The same generic advice applies if you are black and have a racist boss or you are gay and have a homophobic boss. You have legal options for responding, but they aren’t your only options. Don’t underestimate the decency of the other people in your workplace, including the curmudgeons.

Next we come to jerks who are merely unpleasant. They are crude, controlling, ill-tempered, or otherwise offensive. How you react depends on how good they are professionally. When they are very good at doing something that you want to become good at, I’d stay on the job. The best of all possible ways to improve your professional skills is to be around such a person. The woman who inspired The Devil Wears Prada might have been a terrific pain to work for, but she apparently knew her stuff better than just about anybody in her business, and working as her assistant was probably an invaluable experience. The less spectacularly talented your boss is, the less reason you have to stay.

But in all cases when you have problems in your interactions with your boss, there’s one more question you have to ask yourself: To what extent is your boss at fault, and to what extent are you a neophyte about supervisor–subordinate relationships?
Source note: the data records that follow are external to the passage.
File: src/hw/rtl/ctb_pkg.sv
// Shared constants, permutation tables and types of the columnar transposition block.
package ctb_pkg;

  localparam int BlockLen  = 25;
  localparam int IdxW      = 5;
  localparam int TailLen   = 6;
  localparam int RamDepth  = 2 * BlockLen;
  localparam int RamAddrW  = $clog2(RamDepth);
  localparam int DescDepth = 2;
  localparam int OutDepth  = 4;

  localparam logic [IdxW-1:0] LastIdx = IdxW'(BlockLen - 1);

  localparam logic [7:0] PadMark   = 8'h2A;
  localparam logic [7:0] SpaceByte = 8'h20;

  // Configuration register indexes.
  localparam logic CfgDirection = 1'b0;
  localparam logic CfgKeySet    = 1'b1;

  localparam logic DirEncrypt = 1'b0;
  localparam logic DirDecrypt = 1'b1;
  localparam logic KeyFirst   = 1'b0;
  localparam logic KeySecond  = 1'b1;

  localparam logic [7:0] TailLetters [TailLen] = '{
    8'h66, 8'h65, 8'h64, 8'h63, 8'h62, 8'h61
  };

  // Pad byte by distance from the first free byte; distance zero is the pad mark.
  localparam logic [7:0] PadByte [BlockLen] = '{
    8'h2A, 8'h66, 8'h65, 8'h64, 8'h63, 8'h62, 8'h61, 8'h66, 8'h63, 8'h64,
    8'h62, 8'h66, 8'h61, 8'h66, 8'h65, 8'h62, 8'h63, 8'h66, 8'h61, 8'h66,
    8'h62, 8'h64, 8'h65, 8'h66, 8'h61
  };

  // Ciphertext position to block byte index, per key.
  localparam logic [IdxW-1:0] GridIdx [2][BlockLen] = '{
    '{5'd2, 5'd8, 5'd14, 5'd20, 5'd5, 5'd11, 5'd17, 5'd23, 5'd4, 5'd10,
      5'd16, 5'd22, 5'd1, 5'd7, 5'd13, 5'd19, 5'd3, 5'd9, 5'd15, 5'd21,
      5'd0, 5'd6, 5'd12, 5'd18, 5'd24},
    '{5'd1, 5'd7, 5'd13, 5'd19, 5'd3, 5'd9, 5'd15, 5'd21, 5'd0, 5'd6,
      5'd12, 5'd18, 5'd5, 5'd11, 5'd17, 5'd23, 5'd2, 5'd8, 5'd14, 5'd20,
      5'd4, 5'd10, 5'd16, 5'd22, 5'd24}
  };

  // Plaintext position to block byte index, per key.
  localparam logic [IdxW-1:0] InvIdx [2][BlockLen] = '{
    '{5'd20, 5'd12, 5'd0, 5'd16, 5'd8, 5'd4, 5'd21, 5'd13, 5'd1, 5'd17,
      5'd9, 5'd5, 5'd22, 5'd14, 5'd2, 5'd18, 5'd10, 5'd6, 5'd23, 5'd15,
      5'd3, 5'd19, 5'd11, 5'd7, 5'd24},
    '{5'd8, 5'd0, 5'd16, 5'd4, 5'd20, 5'd12, 5'd9, 5'd1, 5'd17, 5'd5,
      5'd21, 5'd13, 5'd10, 5'd2, 5'd18, 5'd6, 5'd22, 5'd14, 5'd11, 5'd3,
      5'd19, 5'd7, 5'd23, 5'd15, 5'd24}
  };

  typedef struct packed {
    logic            bank;
    logic [IdxW-1:0] count;
    logic            last;
  } ctb_desc_t;

  typedef struct packed {
    logic valid;
    logic bank;
  } ctb_done_t;

  typedef struct packed {
    logic direction;
    logic key_set;
  } ctb_cfg_t;

  typedef struct packed {
    logic [7:0] symbol;
    logic       has_symbol;
    logic       eom;
  } ctb_res_t;

  function automatic logic [RamAddrW-1:0] ram_addr(input logic bank,
                                                   input logic [IdxW-1:0] idx);
    logic [RamAddrW-1:0] base;
    base = bank ? RamAddrW'(BlockLen) : '0;
    return RamAddrW'(idx) + base;
  endfunction

endpackage
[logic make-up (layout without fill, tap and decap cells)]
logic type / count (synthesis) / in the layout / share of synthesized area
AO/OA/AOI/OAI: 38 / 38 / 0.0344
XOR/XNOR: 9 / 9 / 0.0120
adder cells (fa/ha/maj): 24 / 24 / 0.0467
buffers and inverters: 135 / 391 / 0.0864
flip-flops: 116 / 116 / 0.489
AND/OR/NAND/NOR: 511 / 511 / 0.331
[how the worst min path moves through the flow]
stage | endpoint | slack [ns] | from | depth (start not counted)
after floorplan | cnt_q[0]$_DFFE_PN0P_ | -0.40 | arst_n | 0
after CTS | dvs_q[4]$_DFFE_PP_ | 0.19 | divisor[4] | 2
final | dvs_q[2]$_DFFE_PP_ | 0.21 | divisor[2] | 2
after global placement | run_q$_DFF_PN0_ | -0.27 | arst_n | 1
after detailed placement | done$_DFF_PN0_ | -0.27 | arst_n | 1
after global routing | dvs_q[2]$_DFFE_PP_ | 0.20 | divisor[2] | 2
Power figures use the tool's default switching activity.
## config.mk

```make
export PLATFORM = sky130hd
export DESIGN_NAME = aarc_div
export DESIGN_NICKNAME = d
export VERILOG_FILES = /design/src/hdl/aarc_pkg.sv /design/src/hdl/aarc_div.sv
export SDC_FILE = /design/constraint.sdc
export NUM_CORES = 1
export LEC_CHECK = 0
export BUFFER_PORTS_ARGS = -buffer_cell sky130_fd_sc_hd__buf_4
export CAP_MARGIN = 20
export CORE_ASPECT_RATIO = 1.75
export CORE_MARGIN = 3
export CORE_UTILIZATION = 51
export DETAILED_ROUTE_END_ITERATION = 10
export PLACE_DENSITY = 0.78
export SLEW_MARGIN = 20
export SYNTH_ARGS = -nofsm -noshare
export SYNTH_HDL_FRONTEND = slang
export SYNTH_SLANG_ARGS = --single-unit
```

## constraint.sdc

```tcl
create_clock -name clk_i -period 2.8 [get_ports clk_i]
set_clock_uncertainty 0.15 [all_clocks]
set_input_delay 0.42 -clock clk_i [delete_from_list [all_inputs] [get_ports clk_i]]
set_output_delay 0.42 -clock clk_i [all_outputs]
set_load 0.01 [all_outputs]
```
===== config.mk =====
export PLATFORM = sky130hd
export DESIGN_NAME = pseudo_des_keystream_cipher_unit
export DESIGN_NICKNAME = d
export VERILOG_FILES = /design/src/rtl/core/psdes_pkg.sv /design/src/rtl/core/psdes_cfg.sv /design/src/rtl/core/psdes_round.sv /design/src/rtl/core/pseudo_des_keystream_cipher_unit.sv
export SDC_FILE = /design/constraint.sdc
export NUM_CORES = 2
export LEC_CHECK = 0
export ABC_AREA = 1
export BUFFER_PORTS_ARGS = -buffer_cell sky130_fd_sc_hd__buf_4
export CAP_MARGIN = 30
export CELL_PAD_IN_SITES_DETAIL_PLACEMENT = 1
export CELL_PAD_IN_SITES_GLOBAL_PLACEMENT = 1
export CORE_ASPECT_RATIO = 1.5
export CORE_UTILIZATION = 46
export CTS_BUF_LIST = sky130_fd_sc_hd__clkbuf_8 sky130_fd_sc_hd__clkbuf_16
export DETAILED_ROUTE_END_ITERATION = 12
export GPL_TIMING_DRIVEN = 0
export PLACE_DENSITY = 0.76
export SYNTH_ARGS = -nofsm -noshare
export SYNTH_HDL_FRONTEND = slang
export SYNTH_HIERARCHICAL = 1
export SYNTH_SLANG_ARGS = --single-unit

===== constraint.sdc =====
create_clock -name clk_i -period 12.5 [get_ports clk_i]
set_input_delay 0.625 -clock clk_i [delete_from_list [all_inputs] [get_ports clk_i]]
set_output_delay 0.625 -clock clk_i [all_outputs]
set_load 0.05 [all_outputs]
Some of you have reached your twenties without ever having been treated as a subordinate and you are not used to it. What you see as arbitrary, insensitive, or hostile behavior on the part of your boss may be nothing more than the way in which supervisors have been treating subordinates from time immemorial. People in charge don’t always feel the need to say “please” when they tell you to do something. They may receive a report that you worked on all night without the slightest indication of gratitude. They may answer your request with a gruff “No” without feeling any need to explain. They may be indifferent to the problems you have overcome. (A boss in my youth had a sign on the wall reading, “Don’t tell me about the storms at sea. Just tell me when the ship’s coming in.”) So if you think you have a bad boss, first go to a quiet room, look deep into your soul, and determine whether you are a victim or a self-absorbed naïf.